Task item: Give the count of lines in the entries below that contain the string "cells", and only that count.

Data:

———

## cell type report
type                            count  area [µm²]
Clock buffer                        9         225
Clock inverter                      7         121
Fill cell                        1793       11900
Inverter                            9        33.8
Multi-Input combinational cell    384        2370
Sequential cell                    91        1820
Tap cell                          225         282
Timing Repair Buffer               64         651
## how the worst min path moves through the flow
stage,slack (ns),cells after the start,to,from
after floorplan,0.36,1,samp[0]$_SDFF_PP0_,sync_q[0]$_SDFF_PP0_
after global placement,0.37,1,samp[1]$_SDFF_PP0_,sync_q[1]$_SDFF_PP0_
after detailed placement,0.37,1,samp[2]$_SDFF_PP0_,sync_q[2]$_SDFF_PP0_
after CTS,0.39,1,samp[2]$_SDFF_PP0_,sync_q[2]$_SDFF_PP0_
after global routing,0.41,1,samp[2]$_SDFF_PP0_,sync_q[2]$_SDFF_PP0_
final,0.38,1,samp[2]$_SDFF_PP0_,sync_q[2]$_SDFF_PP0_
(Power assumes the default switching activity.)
===== config.mk =====
export PLATFORM = sky130hd
export DESIGN_NAME = dither_pipeline
export DESIGN_NICKNAME = d
export VERILOG_FILES = /design/src/rtl/dither_pipeline.sv
export SDC_FILE = /design/constraint.sdc
export NUM_CORES = 1
export LEC_CHECK = 0
export ABC_AREA = 0
export CAP_MARGIN = 25
export CELL_PAD_IN_SITES_DETAIL_PLACEMENT = 0
export CELL_PAD_IN_SITES_GLOBAL_PLACEMENT = 1
export CORE_MARGIN = 2
export CORE_UTILIZATION = 25
export CTS_BUF_LIST = sky130_fd_sc_hd__clkbuf_8
export DETAILED_ROUTE_END_ITERATION = 10
export HOLD_SLACK_MARGIN = 0.1
export PLACE_DENSITY = 0.61
export SLEW_MARGIN = 20
export SYNTH_ARGS = -nofsm -noshare
export SYNTH_HDL_FRONTEND = slang
export SYNTH_SLANG_ARGS = --single-unit

===== constraint.sdc =====
create_clock -name clk -period 3 [get_ports clk]
set_input_delay 0.6 -clock clk [delete_from_list [all_inputs] [get_ports clk]]
set_output_delay 0.6 -clock clk [all_outputs]
set_load 0.1 [all_outputs]
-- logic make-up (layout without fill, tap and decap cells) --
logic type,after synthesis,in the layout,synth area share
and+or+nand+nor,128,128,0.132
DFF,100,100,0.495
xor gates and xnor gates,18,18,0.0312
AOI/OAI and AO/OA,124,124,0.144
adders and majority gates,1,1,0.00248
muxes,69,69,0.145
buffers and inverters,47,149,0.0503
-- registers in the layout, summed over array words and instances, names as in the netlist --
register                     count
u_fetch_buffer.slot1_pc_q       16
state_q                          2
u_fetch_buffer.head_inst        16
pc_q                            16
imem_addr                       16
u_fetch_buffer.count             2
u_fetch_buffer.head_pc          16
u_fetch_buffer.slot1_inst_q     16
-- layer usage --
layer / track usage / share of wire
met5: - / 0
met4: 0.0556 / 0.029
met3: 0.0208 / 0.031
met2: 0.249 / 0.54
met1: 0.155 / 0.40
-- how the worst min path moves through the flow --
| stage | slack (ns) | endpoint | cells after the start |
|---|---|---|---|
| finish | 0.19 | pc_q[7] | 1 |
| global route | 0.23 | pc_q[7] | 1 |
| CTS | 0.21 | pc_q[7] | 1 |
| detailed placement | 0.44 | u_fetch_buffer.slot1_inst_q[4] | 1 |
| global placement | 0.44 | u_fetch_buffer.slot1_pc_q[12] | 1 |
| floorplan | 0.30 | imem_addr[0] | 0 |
`src/rtl/xbar_pkg.sv`:
```
// Shared crossbar definitions: channel count, channel ID type and ID decode helper.
package xbar_pkg;

  localparam int CH_NUM  = 3;
  localparam int CH_ID_W = 2;

  typedef logic [CH_ID_W-1:0] ch_id_t;

  // IDs outside 0..CH_NUM-1 decode to all zeros.
  function automatic logic [CH_NUM-1:0] ch_id_to_onehot(input ch_id_t id);
    logic [CH_NUM-1:0] oh;
    oh = '0;
    for (int k = 0; k < CH_NUM; k++) begin
      if (id == ch_id_t'(k)) oh[k] = 1'b1;
    end
    return oh;
  endfunction

endpackage

```
`src/rtl/xbar_id_fifo.sv`:
```
// Small synchronous FIFO with wrap-bit pointers, used to remember request order
// (channel IDs) so responses can be steered back in the same order.
module xbar_id_fifo #(
  parameter int W     = 2,
  parameter int DEPTH = 4
) (
  input  logic                         clk_i,
  input  logic                         rst_i,
  input  logic                         push,
  input  logic [W-1:0]                 push_data,
  input  logic                         pop,
  output logic [W-1:0]                 head,
  output logic                         full,
  output logic                         empty,
  output logic [$clog2(DEPTH+1)-1:0]   count
);

  localparam int AW    = $clog2(DEPTH);
  localparam int CNT_W = $clog2(DEPTH+1);

  logic [AW:0]  wptr;
  logic [AW:0]  rptr;
  logic [W-1:0] mem [DEPTH];
  logic         do_push;
  logic         do_pop;

  // Full when the pointers address the same slot but sit on different laps.
  assign full    = (wptr[AW] != rptr[AW]) && (wptr[AW-1:0] == rptr[AW-1:0]);
  assign empty   = (wptr == rptr);
  assign do_push = push && !full;
  assign do_pop  = pop && !empty;
  assign head    = mem[rptr[AW-1:0]];
  assign count   = CNT_W'(wptr - rptr);

  always_ff @(posedge clk_i or posedge rst_i) begin
    if (rst_i) begin
      wptr <= '0;
      rptr <= '0;
    end else begin
      if (do_push) wptr <= wptr + 1'b1;
      if (do_pop)  rptr <= rptr + 1'b1;
    end
  end

  always_ff @(posedge clk_i) begin
    if (do_push) mem[wptr[AW-1:0]] <= push_data;
  end

endmodule

```
`src/rtl/bank_ch_resp_router.sv`:
```
// Bank-port return path: steers in-order bank responses to the channel that
// issued the matching grant, through a single valid/ready output stage.
module bank_ch_resp_router
  import xbar_pkg::*;
#(
  parameter int DATA_W = 32,
  parameter int DEPTH  = 4
) (
  input  logic                        clk_i,
  input  logic                        rst_i,
  input  logic                        gnt_valid_i,
  input  ch_id_t                      gnt_id_i,
  output logic                        gnt_ready_o,
  input  logic                        bank_resp_valid_i,
  input  logic [DATA_W-1:0]           bank_resp_data_i,
  output logic                        bank_resp_ready_o,
  output logic [CH_NUM-1:0]           ch_resp_valid_o,
  output logic [DATA_W-1:0]           ch_resp_data_o,
  input  logic [CH_NUM-1:0]           ch_resp_ready_i,
  output logic [$clog2(DEPTH+1)-1:0]  outstanding_o,
  output logic                        err_o
);

  ch_id_t              head_id;
  ch_id_t              out_id;
  logic                out_vld;
  logic [DATA_W-1:0]   out_data;
  logic                fifo_full;
  logic                fifo_empty;
  logic                push;
  logic                pop;
  logic                out_retire;
  logic                out_free;
  logic                gnt_bad;
  logic                resp_bad;
  logic                err_q;

  xbar_id_fifo #(
    .W     (CH_ID_W),
    .DEPTH (DEPTH)
  ) u_order_fifo (
    .clk_i     (clk_i),
    .rst_i     (rst_i),
    .push      (push),
    .push_data (gnt_id_i),
    .pop       (pop),
    .head      (head_id),
    .full      (fifo_full),
    .empty     (fifo_empty),
    .count     (outstanding_o)
  );

  assign gnt_ready_o = !fifo_full;
  assign push        = gnt_valid_i && !fifo_full && (gnt_id_i < ch_id_t'(CH_NUM));

  // Only the ready of the channel currently being served matters.
  assign out_retire        = out_vld && (|(ch_id_to_onehot(out_id) & ch_resp_ready_i));
  assign out_free          = !out_vld || out_retire;
  assign bank_resp_ready_o = !fifo_empty && out_free;
  assign pop               = bank_resp_valid_i && bank_resp_ready_o;

  always_ff @(posedge clk_i or posedge rst_i) begin
    if (rst_i) begin
      out_vld  <= 1'b0;
      out_id   <= '0;
      out_data <= '0;
    end else if (pop) begin
      out_vld  <= 1'b1;
      out_id   <= head_id;
      out_data <= bank_resp_data_i;
    end else if (out_retire) begin
      out_vld  <= 1'b0;
    end
  end

  assign ch_resp_valid_o = out_vld ? ch_id_to_onehot(out_id) : '0;
  assign ch_resp_data_o  = out_data;

  // Illegal grant ID, grant into a full FIFO, or a response nobody asked for.
  assign gnt_bad  = gnt_valid_i && (fifo_full || (gnt_id_i >= ch_id_t'(CH_NUM)));
  assign resp_bad = bank_resp_valid_i && fifo_empty && !out_vld;

  always_ff @(posedge clk_i or posedge rst_i) begin
    if (rst_i) err_q <= 1'b0;
    else       err_q <= err_q | gnt_bad | resp_bad;
  end

  assign err_o = err_q;

endmodule

```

———

Solution below: 3